He continued to study art, and participated in art shows, holding his first solo exhibit in 1948. That same year, he travelled to the United States and France, returning to Bogotá in 1949 to establish the first stained glass workshop in Colombia with French artist Jean Crotti. Silva began teaching at the Escuela de Bellas Artes (School of Fine Arts) in 1950 and again was studying in Europe in 1951. For a decade, he struggled with his art, but after a vacation to Machu Picchu in Peru, he began producing geometric abstractions. Praise from his contemporaries led him to move to Mexico in 1956, where he studied engraving with Isidoro Ocampo at Escuela Nacional de Pintura, Escultura y Grabado "La Esmeralda". The following year, Silva traveled to St. Louis, Missouri to take a printmaking course at Washington University. His first show in the US occurred in 1957 and he returned to Mexico City and began teaching at the Iberoamericana University and later at the National Autonomous University of Mexico.

Silva's works demonstrated his mastery of intaglio and he was credited with being unequaled in Latin America. His technique was praised as "unique" achieving an apparent incision of inks by controlled viscosity. Though often depicting gruesome themes, the works were satirically presented social commentaries. He held his first European show Sweden in 1961 and that same year won the first prize of engraving at The Canadian Painters and Etchers Society exhibition held at the Royal Ontario Museum.

In the 1970s, Silva worked in a studio in Mexico City as well as one in Málaga, Spain, and exhibited widely from New York to Toronto, to Spain, to Mexico City, to Arizona, to New Mexico. In addition, his works were exhibited in the Bogotá Museum of Modern Art Boston Museum of Fine Arts, Brooklyn Museum, the Jewish Center of San Diego, the Library of Congress in Washington, DC, the London Museum, Museum of Modern Art in New York, La Escuela Nacional de Belles Artes Arango (The National School of Fine Arts, Arango) in Bogota, the Philadelphia Museum of Art, and Santiago Museum of Contemporary Art, among others.
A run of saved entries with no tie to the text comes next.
==> src/core/utd_pkg.sv <==
// constants, register map and types of the host transmit dma engine
// assumes a 50 MHz system clock and a 12-bit apb byte address
package utd_pkg;
  localparam int CLK_MHZ = 50;
  localparam int FRAME_TIME_US = 1000;
  localparam int NUM_EP = 5;
  localparam int NUM_CH = 4;
  // per-endpoint window: endpoint n at byte n*32
  localparam logic [4:0] OFS_FUNC = 5'h00;
  localparam logic [4:0] OFS_TYPE = 5'h04;
  localparam logic [4:0] OFS_MAXP = 5'h08;
  localparam logic [4:0] OFS_INTV = 5'h0C;
  localparam logic [4:0] OFS_CSR = 5'h10;
  localparam logic [4:0] OFS_FIFOSZ = 5'h14;
  localparam logic [11:0] OFS_IRQ_EN = 12'h100;
  localparam logic [11:0] OFS_HEAD0 = 12'h200;
  localparam logic [11:0] OFS_MODE = 12'h210;
  localparam int FIFOSZ_DBL_BIT = 4;
  localparam int CSR_PKT_READY_BIT = 0;
  localparam int CSR_NOT_EMPTY_BIT = 1;
  localparam int CSR_ERROR_BIT = 2;
  localparam int CSR_SUPPRESS_BIT = 10;
  localparam int CSR_FORCE_TOGGLE_BIT = 11;
  localparam int CSR_DMA_EN_BIT = 12;
  localparam int CSR_MODE_BIT = 13;
  localparam logic [15:0] CSR_RW_MASK = 16'h3C00;
  localparam int TYPE_PROTO_LSB = 4;
  localparam logic [1:0] PROTO_ISO = 2'h1;
  // descriptor word 3 flags
  localparam int D3_FIRST = 31;
  localparam int D3_LAST = 30;
  localparam int D3_OWNER = 29;
  localparam int D3_QEND = 28;
  localparam logic [31:0] DESC_W3_OFS = 32'h0000000C;
  localparam logic [6:0] DESC_BYTES = 7'h10;
  localparam logic [6:0] MAX_BURST = 7'h40;
  localparam logic [6:0] WORD_BYTES = 7'h04;
  localparam logic [31:0] RST_HEAD = 32'h00000000;
  localparam logic [15:0] RST_CSR = 16'h0000;
  localparam logic [4:0] RST_FIFOSZ = 5'h00;
  localparam logic [10:0] RST_MAXP = 11'h000;
  typedef enum logic [2:0] {
    D_IDLE = 3'b000,
    D_DESC = 3'b001,
    D_DATA = 3'b010,
    D_WBSOP = 3'b011,
    D_WBEOQ = 3'b100,
    D_NEXT = 3'b101
  } dma_state_t;
endpackage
He lived in India for 10 years in the 1980s studying yoga and then returned to Málaga, Spain, where he continued to paint and took up sculpting as well. From 1993 until his death, Silva spent his summers in Norway exhibiting his works. He died in his motor home near Roenland (a locality of Jevnaker, Norway) on 29 June 2007 and was buried in Jevnaker on 3 July 2007. His exhibit which was scheduled to open August 5 was to continue as planned.